A stock market rally and record-low interest rates in the debt markets have allowed private equity firms such as Apollo to lucratively cash out on some of their investments and have buoyed the value of assets they still hold.

The results were a stark contrast to the second quarter of last year, when Apollo’s earnings fell 66 percent because of market jitters about uncertain global economic growth and Europe’s sovereign debt crisis.

Apollo’s private equity portfolio, which drove most of increase in fund values and cash distributions, appreciated by 5 percent during the second quarter of 2013 compared with 1 percent a year ago.

Economic net income after taxes, which takes into account the mark-to-market value of Apollo’s funds, rose to 50 cents per share from 5 cents a year earlier.
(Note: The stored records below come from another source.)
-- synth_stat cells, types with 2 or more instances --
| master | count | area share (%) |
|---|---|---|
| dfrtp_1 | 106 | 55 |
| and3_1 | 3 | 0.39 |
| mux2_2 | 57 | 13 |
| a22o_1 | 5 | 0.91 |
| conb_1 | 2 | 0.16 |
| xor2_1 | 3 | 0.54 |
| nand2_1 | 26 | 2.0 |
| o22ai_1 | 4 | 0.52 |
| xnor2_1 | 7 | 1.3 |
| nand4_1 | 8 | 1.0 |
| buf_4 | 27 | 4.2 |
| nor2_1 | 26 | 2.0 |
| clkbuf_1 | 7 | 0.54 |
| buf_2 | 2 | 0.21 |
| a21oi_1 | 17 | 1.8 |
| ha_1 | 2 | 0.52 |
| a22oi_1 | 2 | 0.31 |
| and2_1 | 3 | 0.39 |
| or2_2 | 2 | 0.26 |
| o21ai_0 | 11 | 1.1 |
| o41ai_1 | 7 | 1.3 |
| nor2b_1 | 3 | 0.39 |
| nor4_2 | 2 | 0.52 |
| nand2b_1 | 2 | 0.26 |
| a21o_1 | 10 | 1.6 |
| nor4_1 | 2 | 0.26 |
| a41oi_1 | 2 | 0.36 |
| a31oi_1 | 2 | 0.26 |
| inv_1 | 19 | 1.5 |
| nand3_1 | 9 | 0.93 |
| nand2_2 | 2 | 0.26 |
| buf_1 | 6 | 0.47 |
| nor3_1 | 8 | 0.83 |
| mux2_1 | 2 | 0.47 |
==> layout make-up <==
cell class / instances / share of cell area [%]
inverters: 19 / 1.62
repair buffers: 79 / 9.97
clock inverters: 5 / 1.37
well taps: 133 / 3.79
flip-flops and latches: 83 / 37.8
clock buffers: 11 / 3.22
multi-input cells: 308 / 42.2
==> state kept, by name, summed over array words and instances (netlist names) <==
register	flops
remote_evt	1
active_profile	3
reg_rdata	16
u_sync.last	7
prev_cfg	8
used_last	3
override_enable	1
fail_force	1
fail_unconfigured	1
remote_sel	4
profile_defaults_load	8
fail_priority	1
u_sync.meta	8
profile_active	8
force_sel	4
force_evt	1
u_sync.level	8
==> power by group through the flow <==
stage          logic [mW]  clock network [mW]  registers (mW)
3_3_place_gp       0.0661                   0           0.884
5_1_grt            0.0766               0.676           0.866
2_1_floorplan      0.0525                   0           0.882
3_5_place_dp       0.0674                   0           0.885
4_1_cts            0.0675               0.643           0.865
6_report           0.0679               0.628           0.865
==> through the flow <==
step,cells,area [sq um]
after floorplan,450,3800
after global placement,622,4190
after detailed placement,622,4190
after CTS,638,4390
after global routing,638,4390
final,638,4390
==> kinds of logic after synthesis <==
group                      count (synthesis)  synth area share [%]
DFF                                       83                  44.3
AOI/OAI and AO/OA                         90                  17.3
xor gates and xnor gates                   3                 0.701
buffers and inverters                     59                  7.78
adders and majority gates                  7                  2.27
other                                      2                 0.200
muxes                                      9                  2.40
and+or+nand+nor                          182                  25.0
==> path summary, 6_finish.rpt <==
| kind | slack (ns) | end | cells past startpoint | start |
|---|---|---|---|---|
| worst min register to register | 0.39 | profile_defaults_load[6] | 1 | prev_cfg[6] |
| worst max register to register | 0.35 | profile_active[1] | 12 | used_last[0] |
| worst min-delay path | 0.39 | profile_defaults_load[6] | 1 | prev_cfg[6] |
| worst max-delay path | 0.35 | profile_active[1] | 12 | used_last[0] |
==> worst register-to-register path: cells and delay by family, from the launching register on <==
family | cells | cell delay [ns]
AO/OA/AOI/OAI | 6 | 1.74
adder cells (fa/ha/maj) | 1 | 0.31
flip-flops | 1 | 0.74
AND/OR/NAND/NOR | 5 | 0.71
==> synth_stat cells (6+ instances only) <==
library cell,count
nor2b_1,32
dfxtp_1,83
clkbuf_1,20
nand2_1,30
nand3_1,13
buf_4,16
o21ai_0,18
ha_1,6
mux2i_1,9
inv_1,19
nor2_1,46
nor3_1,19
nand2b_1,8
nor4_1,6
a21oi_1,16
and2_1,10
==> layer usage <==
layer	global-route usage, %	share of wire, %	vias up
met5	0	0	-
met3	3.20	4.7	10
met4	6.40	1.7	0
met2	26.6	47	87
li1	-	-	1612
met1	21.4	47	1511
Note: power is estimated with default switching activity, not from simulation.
The results met the analysts’ average estimate, according to Thomson Reuters I/B/E/S.

Cash from carry, Apollo’s share of the profits of the funds it manages, jumped to $840.5 million from $56 million as it sold shares in companies including Realogy Holdings Corp (RLGY.N: Quote, Profile, Research, Stock Buzz), Charter Communications Inc (CHTR.O: Quote, Profile, Research, Stock Buzz), LyondellBasell Industries NV (LYB.N: Quote, Profile, Research, Stock Buzz) and Evertec Inc (EVTC.N: Quote, Profile, Research, Stock Buzz).

“The bigger story was realized carry which, at over $840 million, beat our estimate by over 35 percent,” Wells Fargo senior analyst Christopher Harris wrote in a note.

Assets under management totaled $113.1 billion at the end of June, compared with $114.3 billion at the end of March, as Apollo returned money to its investors.
“During the quarter we raised nearly $7 billion of new capital across all of our business segments and we generated more than $7 billion of realizations for our investors,” Apollo Chief Executive Officer Leon Black said in a statement.

Although credit assets, such as mezzanine debt investments and collateralized loan obligations, account for 55 percent of Apollo’s portfolio, it was private equity that delivered 88 percent of the cash it received from carry in the second quarter, underscoring the earning power of corporate buyouts in times of strong equity markets.

Apollo said its latest flagship private equity fund, Apollo Investment Fund VIII, had received commitments of about $8.4 billion from investors as of Thursday. The fundraising target is $12 billion.

Apollo declared a second-quarter distribution of $1.32 per share, up from 24 cents a year earlier.

New York-based Apollo was founded in 1990 by Black and former Drexel Burnham colleagues Joshua Harris and Marc Rowan, and completed an initial public offering in March 2011.